= Exercise directions =
Extract every line from the records below that contains the word "interrupt".

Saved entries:
Content starts

[src/design/smsbg_pkg.sv]
package smsbg_pkg;

    // register offsets on the plain port
    localparam logic [2:0] ADDR_DIV_LO    = 3'h0;
    localparam logic [2:0] ADDR_DIV_HI    = 3'h1;
    localparam logic [2:0] ADDR_IRQ_EN    = 3'h2;
    localparam logic [2:0] ADDR_LINE_STAT = 3'h3;
    localparam logic [2:0] ADDR_MODEM_CTL = 3'h4;
    localparam logic [2:0] ADDR_MODEM_ST  = 3'h5;
    localparam logic [2:0] ADDR_IRQ_STAT  = 3'h6;
    localparam logic [2:0] ADDR_IRQ_MASK  = 3'h7;

    // modem status fields
    localparam int DELTA_CTS_BIT = 0;
    localparam int DELTA_DSR_BIT = 1;
    localparam int RING_TE_BIT   = 2;
    localparam int DELTA_DCD_BIT = 3;
    // modem control fields, and the modem interrupt enable bit
    localparam int MCTL_DTR_BIT  = 0;
    localparam int MCTL_RTS_BIT  = 1;
    localparam int MCTL_AUX1_BIT = 2;
    localparam int MCTL_AUX2_BIT = 3;
    localparam int MCTL_LOOP_BIT = 4;
    localparam int IRQ_EN_MODEM_BIT = 3;
    // interrupt status bits
    localparam int EVT_MODEM_BIT = 0;
    localparam int EVT_TICK_BIT  = 1;

    localparam logic [7:0]  MCTL_WMASK  = 8'h1f;
    localparam logic [7:0]  IRQ_EN_WMASK = 8'h0f;
    localparam logic [15:0] DIV_RESET   = 16'h0001;
    localparam int          TICK_RATIO  = 16;
    localparam int          MSI_PRIORITY = 4;

    // line status flag inputs, deferred like modem deltas
    localparam int LINE_FLAGS = 8;

    typedef struct packed {
        logic [2:0] addr;
        logic [7:0] wdata;
        logic       wr;
        logic       rd;
    } smsbg_req_t;

    // modem inputs, active high meaning asserted
    typedef struct packed {
        logic dcd;
        logic ri;
        logic dsr;
        logic cts;
    } smsbg_modem_t;

endpackage : smsbg_pkg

Content ends

= Result of the task =
    // modem control fields, and the modem interrupt enable bit
    // interrupt status bits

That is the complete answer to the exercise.